-- Data under study follows --
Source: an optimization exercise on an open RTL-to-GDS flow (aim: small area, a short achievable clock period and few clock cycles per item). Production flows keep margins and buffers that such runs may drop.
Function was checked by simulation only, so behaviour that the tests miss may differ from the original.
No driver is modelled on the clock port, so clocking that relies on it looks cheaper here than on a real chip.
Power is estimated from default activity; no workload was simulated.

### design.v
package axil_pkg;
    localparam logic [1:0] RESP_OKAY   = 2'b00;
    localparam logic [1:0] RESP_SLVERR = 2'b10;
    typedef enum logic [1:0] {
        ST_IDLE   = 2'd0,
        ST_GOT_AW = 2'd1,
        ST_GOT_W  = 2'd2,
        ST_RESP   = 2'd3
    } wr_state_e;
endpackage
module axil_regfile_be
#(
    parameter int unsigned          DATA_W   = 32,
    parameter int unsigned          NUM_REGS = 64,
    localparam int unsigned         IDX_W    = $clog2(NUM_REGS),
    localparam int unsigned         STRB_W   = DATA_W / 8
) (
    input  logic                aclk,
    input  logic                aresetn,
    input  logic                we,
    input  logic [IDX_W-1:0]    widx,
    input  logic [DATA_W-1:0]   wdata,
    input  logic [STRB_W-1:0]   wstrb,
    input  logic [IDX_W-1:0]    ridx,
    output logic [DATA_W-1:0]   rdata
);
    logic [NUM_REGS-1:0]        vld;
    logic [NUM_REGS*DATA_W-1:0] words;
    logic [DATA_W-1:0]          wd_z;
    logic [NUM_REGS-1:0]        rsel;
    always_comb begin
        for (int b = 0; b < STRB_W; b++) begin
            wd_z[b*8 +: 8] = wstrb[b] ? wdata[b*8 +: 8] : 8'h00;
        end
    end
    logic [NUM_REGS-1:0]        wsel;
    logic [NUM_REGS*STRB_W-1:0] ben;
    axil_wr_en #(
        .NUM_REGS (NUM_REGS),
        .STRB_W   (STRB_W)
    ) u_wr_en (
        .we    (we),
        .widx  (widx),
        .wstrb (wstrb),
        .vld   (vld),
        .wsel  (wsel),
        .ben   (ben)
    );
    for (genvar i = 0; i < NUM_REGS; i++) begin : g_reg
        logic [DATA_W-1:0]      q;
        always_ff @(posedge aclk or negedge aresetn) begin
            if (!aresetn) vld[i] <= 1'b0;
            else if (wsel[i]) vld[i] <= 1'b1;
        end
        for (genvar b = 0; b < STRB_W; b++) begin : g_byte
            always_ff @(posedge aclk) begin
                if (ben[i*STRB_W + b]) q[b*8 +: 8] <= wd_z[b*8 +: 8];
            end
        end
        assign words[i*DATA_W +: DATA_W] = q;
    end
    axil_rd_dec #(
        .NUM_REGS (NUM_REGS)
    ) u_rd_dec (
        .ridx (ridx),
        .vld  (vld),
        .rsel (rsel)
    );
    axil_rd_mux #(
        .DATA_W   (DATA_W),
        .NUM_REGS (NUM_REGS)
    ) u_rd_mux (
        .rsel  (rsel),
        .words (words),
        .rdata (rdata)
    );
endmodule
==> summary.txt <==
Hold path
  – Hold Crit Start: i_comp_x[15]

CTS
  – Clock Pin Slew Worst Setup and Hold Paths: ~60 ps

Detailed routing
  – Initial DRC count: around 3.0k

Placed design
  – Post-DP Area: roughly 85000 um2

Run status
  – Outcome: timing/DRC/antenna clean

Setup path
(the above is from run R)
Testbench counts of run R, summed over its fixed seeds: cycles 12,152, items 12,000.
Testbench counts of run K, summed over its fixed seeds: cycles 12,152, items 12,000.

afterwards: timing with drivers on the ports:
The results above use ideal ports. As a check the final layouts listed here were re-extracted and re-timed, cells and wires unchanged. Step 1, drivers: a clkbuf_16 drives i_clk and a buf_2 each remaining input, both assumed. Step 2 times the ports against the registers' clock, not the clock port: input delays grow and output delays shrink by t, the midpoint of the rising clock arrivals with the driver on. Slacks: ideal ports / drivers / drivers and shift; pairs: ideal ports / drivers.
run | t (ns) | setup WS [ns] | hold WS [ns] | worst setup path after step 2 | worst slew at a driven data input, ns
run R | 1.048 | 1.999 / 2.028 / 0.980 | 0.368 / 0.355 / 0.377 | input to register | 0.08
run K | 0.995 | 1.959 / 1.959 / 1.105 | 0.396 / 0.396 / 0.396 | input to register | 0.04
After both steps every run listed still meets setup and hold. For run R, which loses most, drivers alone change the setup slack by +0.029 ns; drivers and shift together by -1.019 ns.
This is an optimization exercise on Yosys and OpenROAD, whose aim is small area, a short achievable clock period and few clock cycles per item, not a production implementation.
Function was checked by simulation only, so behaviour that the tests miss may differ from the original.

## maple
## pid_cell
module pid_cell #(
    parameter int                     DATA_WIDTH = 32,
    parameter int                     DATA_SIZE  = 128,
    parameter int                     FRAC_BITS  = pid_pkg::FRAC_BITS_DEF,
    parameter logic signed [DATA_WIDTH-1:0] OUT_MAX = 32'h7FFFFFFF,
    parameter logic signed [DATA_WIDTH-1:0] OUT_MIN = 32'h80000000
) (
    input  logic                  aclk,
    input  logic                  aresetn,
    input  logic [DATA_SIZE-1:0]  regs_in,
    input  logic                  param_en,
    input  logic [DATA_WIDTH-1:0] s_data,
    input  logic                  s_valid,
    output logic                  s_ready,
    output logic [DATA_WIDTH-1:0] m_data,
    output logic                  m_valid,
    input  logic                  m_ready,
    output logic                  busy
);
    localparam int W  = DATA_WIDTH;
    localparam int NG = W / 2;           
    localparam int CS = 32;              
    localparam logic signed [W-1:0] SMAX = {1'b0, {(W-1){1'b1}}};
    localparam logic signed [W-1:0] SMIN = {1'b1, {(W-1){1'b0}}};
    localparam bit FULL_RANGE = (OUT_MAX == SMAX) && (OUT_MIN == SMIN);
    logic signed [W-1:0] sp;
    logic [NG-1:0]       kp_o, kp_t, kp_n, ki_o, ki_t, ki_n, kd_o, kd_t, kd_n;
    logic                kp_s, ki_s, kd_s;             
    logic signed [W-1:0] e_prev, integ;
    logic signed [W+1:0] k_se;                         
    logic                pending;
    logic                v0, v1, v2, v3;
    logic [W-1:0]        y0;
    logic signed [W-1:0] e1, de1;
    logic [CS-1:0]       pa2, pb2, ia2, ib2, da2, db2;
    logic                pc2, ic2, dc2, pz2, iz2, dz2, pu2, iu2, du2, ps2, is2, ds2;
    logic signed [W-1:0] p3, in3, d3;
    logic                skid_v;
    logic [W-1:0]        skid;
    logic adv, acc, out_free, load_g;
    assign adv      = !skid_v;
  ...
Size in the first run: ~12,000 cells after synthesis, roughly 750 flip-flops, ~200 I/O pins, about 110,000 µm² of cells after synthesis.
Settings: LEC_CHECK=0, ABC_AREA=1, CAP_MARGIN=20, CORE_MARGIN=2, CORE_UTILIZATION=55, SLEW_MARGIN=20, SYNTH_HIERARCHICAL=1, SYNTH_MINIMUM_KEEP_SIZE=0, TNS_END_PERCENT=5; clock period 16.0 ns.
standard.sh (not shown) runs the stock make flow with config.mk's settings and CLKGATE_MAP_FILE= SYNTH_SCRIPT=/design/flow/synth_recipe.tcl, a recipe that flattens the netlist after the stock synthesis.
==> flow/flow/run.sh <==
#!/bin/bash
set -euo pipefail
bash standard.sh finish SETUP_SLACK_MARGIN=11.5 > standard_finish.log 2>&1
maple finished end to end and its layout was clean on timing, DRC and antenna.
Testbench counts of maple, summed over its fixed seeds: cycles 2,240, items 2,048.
-- Data under study concluded --
From the line that has "run R | 1.048" through the line that has "run K | 0.995", copy every line exactly as it appears above, and leave out all others.

run R | 1.048 | 1.999 / 2.028 / 0.980 | 0.368 / 0.355 / 0.377 | input to register | 0.08
run K | 0.995 | 1.959 / 1.959 / 1.105 | 0.396 / 0.396 / 0.396 | input to register | 0.04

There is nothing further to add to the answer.